Exercise capacity reflects airflow limitation rather than hypoxaemia in patients with pulmonary arteriovenous malformations.

BACKGROUND: Pulmonary arteriovenous malformations (PAVMs) generate a right-to-left shunt. Impaired gas exchange results in hypoxaemia and impaired CO2 clearance. Most patients compensate effectively but some are dyspneic, and these are rarely the most hypoxaemic.

AIM: To test degrees of concurrent pathology influencing exercise capacity.

DESIGN: Replicate, sequential single centre, prospective studies.

METHODS: Cardiopulmonary exercise tests (CPETs) were performed in 26 patients with PAVMs, including individuals with and without known airflow obstruction.
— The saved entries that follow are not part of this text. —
--- config.mk ---
export PLATFORM = sky130hd
export DESIGN_NAME = fwd_scoreboard
export DESIGN_NICKNAME = d
export VERILOG_FILES = /design/src/rtl/fwd_scoreboard.sv
export SDC_FILE = /design/constraint.sdc
export NUM_CORES = 1
export LEC_CHECK = 0
export CAP_MARGIN = 20
export CORE_ASPECT_RATIO = 0.5
export CORE_MARGIN = 2
export CORE_UTILIZATION = 36
export CTS_CLUSTER_DIAMETER = 200
export CTS_CLUSTER_SIZE = 40
export DETAILED_ROUTE_END_ITERATION = 6
export GPL_ROUTABILITY_DRIVEN = 1
export PLACE_DENSITY_LB_ADDON = 0.15
export RECOVER_POWER = 100
export SYNTH_ARGS = -nofsm -noshare
export SYNTH_HDL_FRONTEND = slang
export SYNTH_SLANG_ARGS = --single-unit
--- constraint.sdc ---
create_clock -name clk -period 5.96 [get_ports clk]
set_input_delay 0.894 -clock clk [delete_from_list [all_inputs] [get_ports clk]]
set_output_delay 0.894 -clock clk [all_outputs]
set_load 0.01 [all_outputs]
--- src/rtl/fwd_scoreboard.sv ---
// Operand-bypass network and load-use interlock for the ID stage.
// Tracks in-flight register writes in NSTAGE records (stage 0 = EX) and resolves each read port.
module fwd_scoreboard #(
  parameter int unsigned DATA_W     = 32,
  parameter int unsigned REG_AW     = 5,
  parameter int unsigned NREAD      = 2,
  parameter int unsigned NSTAGE     = 3,
  parameter int unsigned LOAD_STAGE = 1
) (
  input  logic                      clk,
  input  logic                      resetn,
  input  logic                      pipe_hold,
  input  logic                      id_valid,
  input  logic                      id_kill,
  input  logic [NREAD*REG_AW-1:0]   id_raddr,
  input  logic [NREAD*DATA_W-1:0]   id_rfdata,
  input  logic                      id_wen,
  input  logic [REG_AW-1:0]         id_waddr,
  input  logic [1:0]                id_kind,
  input  logic [DATA_W-1:0]         id_pc,
  input  logic [NSTAGE*DATA_W-1:0]  stage_data,
  output logic [NREAD*DATA_W-1:0]   fwd_data,
  output logic                      id_stall,
  output logic [15:0]               stall_cnt,
  output logic [15:0]               stall_evt
);

  typedef enum logic [1:0] {
    KIND_ALU  = 2'b00,
    KIND_LOAD = 2'b01,
    KIND_LINK = 2'b10,
    KIND_RSVD = 2'b11
  } kind_t;

  typedef enum logic {RUN, STALL} state_t;

  logic              rec_valid [NSTAGE];
  logic [REG_AW-1:0] rec_waddr [NSTAGE];
  kind_t             rec_kind  [NSTAGE];
  logic [DATA_W-1:0] rec_pc    [NSTAGE];

  logic [REG_AW-1:0] port_raddr [NREAD];
  logic              port_hit   [NREAD];
  logic [DATA_W-1:0] port_val   [NREAD];
  logic [NREAD-1:0]  not_ready;

  state_t state_q, state_d;
  logic   evt_inc;

  // Ascending scan with a hit flag: the youngest matching record claims the port and
  // older records are never consulted, even when the youngest is not ready yet.
  always_comb begin
    fwd_data  = '0;
    not_ready = '0;
    for (int unsigned p = 0; p < NREAD; p++) begin
      port_raddr[p] = id_raddr[p*REG_AW +: REG_AW];
      port_hit[p]   = 1'b0;
      port_val[p]   = (port_raddr[p] == '0) ? '0 : id_rfdata[p*DATA_W +: DATA_W];
      for (int unsigned s = 0; s < NSTAGE; s++) begin
        if (!port_hit[p] && rec_valid[s] && rec_waddr[s] == port_raddr[p] && port_raddr[p] != '0) begin
          port_hit[p]  = 1'b1;
          port_val[p]  = (rec_kind[s] == KIND_LINK) ? rec_pc[s] + DATA_W'(8)
                                                    : stage_data[s*DATA_W +: DATA_W];
          not_ready[p] = (rec_kind[s] == KIND_LOAD) && (s < LOAD_STAGE);
        end
      end
      fwd_data[p*DATA_W +: DATA_W] = resetn ? port_val[p] : '0;
    end
  end

  assign id_stall = resetn & (pipe_hold | (id_valid & ~id_kill & (|not_ready)));

  always_ff @(posedge clk or negedge resetn) begin
    if (!resetn) begin
      for (int unsigned s = 0; s < NSTAGE; s++) begin
        rec_valid[s] <= 1'b0;
        rec_waddr[s] <= '0;
        rec_kind[s]  <= KIND_ALU;
        rec_pc[s]    <= '0;
      end
    end else if (!pipe_hold) begin
      for (int unsigned s = 1; s < NSTAGE; s++) begin
        rec_valid[s] <= rec_valid[s-1];
        rec_waddr[s] <= rec_waddr[s-1];
        rec_kind[s]  <= rec_kind[s-1];
        rec_pc[s]    <= rec_pc[s-1];
      end
      rec_valid[0] <= id_valid & id_wen & ~id_kill & ~id_stall & (id_waddr != '0);
      rec_waddr[0] <= id_waddr;
      rec_kind[0]  <= kind_t'(id_kind);
      rec_pc[0]    <= id_pc;
    end
  end

  always_ff @(posedge clk or negedge resetn) begin
    if (!resetn) state_q <= RUN;
    else         state_q <= state_d;
  end

  always_comb begin
    state_d = state_q;
    unique case (state_q)
      RUN:     if (id_stall)  state_d = STALL;
      STALL:   if (!id_stall) state_d = RUN;
      default: state_d = RUN;
    endcase
  end

  always_comb begin
    evt_inc = (state_q == RUN) && id_stall;
  end

  always_ff @(posedge clk or negedge resetn) begin
    if (!resetn) begin
      stall_cnt <= '0;
      stall_evt <= '0;
    end else begin
      if (id_stall && stall_cnt != '1) stall_cnt <= stall_cnt + 16'd1;
      if (evt_inc && stall_evt != '1)  stall_evt <= stall_evt + 16'd1;
    end
  end

endmodule

== Word level (Yosys, flattened, before mapping) ==
Index checks and enable logic that the tools add are counted.
W data, S select, Z words.
Operators by class
  $add $sub $neg: 5
  equal/unequal tests: 12
  muxes and demuxes: 24
  bitwise logic cells: 11
  reductions and logical operators: 29
Operator list (number)
  $mux W32: 13
  $add A32 B4 Y32 const B: 3
  $add A16 B1 Y16 const B: 2
  $ne A16 B16 Y1 const B: 2
  $eq A5 B5 Y1: 6
  $logic_and A1 B1 Y1: 19
  $reduce_bool A5 Y1: 3
  $mux W1: 11
  $logic_not A5 Y1: 2
  $and A1 B1 Y1: 7
  $eq A2 B2 Y1 const B: 3
  $logic_not A1 Y1: 4
  $not A1 Y1: 3
  $eq A2 B1 Y1 const B: 1
  $reduce_or A2 Y1: 1
  $or A1 B1 Y1: 1
Storage, ports and cells
  bits in registers: 153
  output and inout port bits: 97
  logic and storage cells: 96

== Depth between registers and ports, before layout ==
Gate-level depths: netlist of run 1.
  word-level depth: 21
  mapped depth: 9
  depth with buffers taken out: 7

== Worst setup path after synthesis of run 1 ==
OpenSTA, ideal clock, no wires.
  path type: input-to-output
  start point: in id_raddr[1]
  end point: out fwd_data[10]
  data arrival time: 2859 ps
  data required time: 5066 ps
  slack: 2207 ps
  stages: 8
  path buffers: 2
  cell sequence: xnor2_1 > nand2_1 > or3_1 > clkbuf_1 > and2_1 > clkbuf_1 > a2bb2o_1 > a2111oi_0
On the way
  longest elaborated chain between the ends: 15
Ends and longest elaborated chain
  start, declared: RTL line 15  | input logic [NREAD*REG_AW-1:0] id_raddr,
  $eq A5 B5 Y1: RTL line 60  | if (!port_hit[p] && rec_valid[s] && rec_waddr[s] == port_raddr[p] && port_raddr[p] != '0) begin
  $logic_and A1 B1 Y1 (2 in series): RTL line 60
  $mux W1: RTL line 60
  $logic_not A1 Y1: RTL line 60
  $logic_and A1 B1 Y1 (3 in series): RTL line 60
  $mux W1: RTL line 60
  $logic_not A1 Y1: RTL line 60
  $logic_and A1 B1 Y1 (3 in series): RTL line 60
  $mux W32 (*): RTL line 60
  $mux W32 (*): RTL line 67  | fwd_data[p*DATA_W +: DATA_W] = resetn ? port_val[p] : '0;
  end, declared: RTL line 22  | output logic [NREAD*DATA_W-1:0] fwd_data,
Mark *: on every way between the ends. The rest lies on a longest branch, timed or not.

== Worst setup path after layout of run 1 ==
Same ends and word-level chain as after synthesis.

==> summary.md, run 1 <==
| Metric | Value |
|---|---|
| Final HPWL DP | 41.37 mm |
| Vias in the first global route | 11450 |
| Worst-Margin Slew | 3.249 ns |
| Average size of a mapped cell | 9.001 um2 |
| TritonCTS clock tree | built |
| Most frequent cells in the layout | clkdlybuf4s50_1, dfrtp_1, nand2_1 |
| Via count | 11890 |
| Reg power frac | 38.9% |
| CP Launch Type | input pin |
| Via density | 6.031 |
| Kind of critical path | input pin to primary output |
| Setup WS post-layout | 0.4128 ns |
| Placed cells | 1937 |
| Data required time of the critical path | 5.07 ns |
| Post-synth EDFFs | 0 |
| Final GP Congestion | 1.051 |
| Total power | 3.681 mW |
| Crit path largest cell delay | 0.71 ns |
| Clk sink count | 153 |
| Worst path slowest cell | dlygate4sd3_1 |
| Area growth syn-to-layout | 36.97% |
| TritonRoute pass-1 iters | 6 |
| Post-Syn Area | 11310 um2 |
| Crit share post-route | 93.07% |
| Max Cap Viol | 4 |
| WL final | 52.50 mm |
| Fmax | 180.3 MHz |
| Leakage | 5.992 nW |
| Syn_nets | 1477 |
| Total GRT Usage | 31.67% |
| Asr flop ratio synth | 100.0% |
| Switching share of power | 37.00% |
| Critical Path Start | id_raddr[1] |
| Commonest non-fill, non-tap cell in the layout | clkdlybuf4s50_1 |
| Io pins | 312 |
| Total setup buffers inserted after CTS | 0 |
| CP Max Fanout | 10 |
| Fin nets | 1753 |
| Failing checks | max-capacitance violations, max-slew violations |
| Synth unique cells | 69 |
| Worst VDD drop | 0.2006 mV |
| Final Hold Vio Count | 0 |
| R2R Setup Slk | 2.85 ns |
| Post-Place Setup Slack | 0.7226 ns |
| Synth Instances | 1257 |
| Status | complete, but fails checks |
| Clk buf depth | 2 |
| Synthesized flop and latch total | 153 |
| CP dominant cell by count | dlygate4sd3_1 |
| Clk root buf | clkbuf_16 |
| Core area | 30630 um2 |
| Worst EP arrival | 4.65 ns |
| Reg2reg path depth | 7 |
| GRT overflow | 0 |
| Average wire per standard cell | 26.64 um |
| Worst-path clk slew | 0.08 ns |
| Die Y | 129.4 um |
| Reg-to-reg startpoint | rec_waddr[10] |
| Antenna violations before repair | 7 |
| Num rows | 45 |
| FF-to-FF End | stall_evt[1] |
| Ys flop type | dfrtp_1 |
| Antenna Nets Post-Route | 0 |
| Post-cts sizing count | 0 |
| Max H-tree Level | 4 |
| Port bufs | 311 |
| CP endpoint kind | primary output |
| Relative slew slack | -116.6% |
| Worst min-delay path class | input pin to async pin |
| # hold bufs at CTS | 0 |
| Yosys warning total | 0 |
| Clock share of power | 31.2% |
| Power per Cell Area | 237.5 nW/um2 |
| Skew final | 0.01013 ns |
| Die W | 254.7 um |
| Worst-Skew Late Latency | 0.46 ns |
| RSZ-0062 raised after global routing | no |
| Share of post-route cells with drive strength above 1 | 13.91% |
| Cell Int Power | 2.319 mW |
| Slew Limit Fails | 219 |
| DRT iter0 DRCs | 1500 |
| Sequential share of the synthesized area | 33.84% |
| Largest net degree at the start of global routing | 71 |
| Logic pwr share | 29.8% |
| CTS buffer count | 17 |
| Die area | 32950 um2 |
| Fin crit period | 5.547 ns |
| Final Setup Violations | 0 |
| Net Switching | 1.362 mW |
| Initial Utilization | 36.94% |
| # DRC | 0 |
| Crit path cell chain | dlygate4sd3_1 > xnor2_1 > nand2_1 > or3_1 > and2_0 > a2bb2o_1 > a2111oi_0 > dlygate4sd3_1 |
| Setup_tns | 0 ns |
| First-pass GRT wire length | 75.30 mm |
| Non-Filler Instances | 1971 |
==> synth_stat cells (25+ instances only) <==
cell | instances | area (um2)
nor2_1 | 65 | 244.0
nand2_1 | 121 | 454.2
xor2_1 | 38 | 332.8
nor3_1 | 73 | 365.4
o211ai_1 | 30 | 225.2
a21oi_1 | 25 | 125.1
nand3_1 | 62 | 310.3
mux2i_1 | 29 | 290.3
dfrtp_1 | 153 | 3829
mux2_2 | 117 | 1318
clkbuf_1 | 72 | 270.3
xnor2_1 | 81 | 709.4
nand4_1 | 37 | 231.5
o21ai_0 | 62 | 310.3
To replicate, relationships were tested prospectively in an independent cohort where self-reported exercise capacity evaluated by the Veterans Specific Activity Questionnaire (VSAQ) was used to calculate metabolic equivalents (METs) at peak exercise (n = 71). Additional measurements included oxygen saturation (SpO2), forced expiratory volume in 1 s (FEV1), vital capacity (VC), fractional exhaled nitric oxide (FeNO), haemoglobin and iron indices.

RESULTS: By CPET, the peak work rate was only minimally associated with low SpO2 or low arterial oxygen content (calculated as CaO2=1.34 × SpO2 × haemoglobin), but was reduced in patients with low FEV1 or VC. Supranormal work rates were seen in patients with severe right-to-left shunting and SpO2 < 90%, but only if FEV1 was >80% predicted. VSAQ-calculated METS also demonstrated little relationship with SpO2, and in crude and CaO2-adjusted regression, were lower in patients with lower FEV1 or VC. Bronchodilation increased airflow even where spirometry was in the normal range: exhaled nitric oxide measurements were normal in 80% of cases, and unrelated to any PAVM-specific variable.

CONCLUSIONS: Exercise capacity is reduced by relatively mild airflow limitation (obstructive or restrictive) in the setting of PAVMs.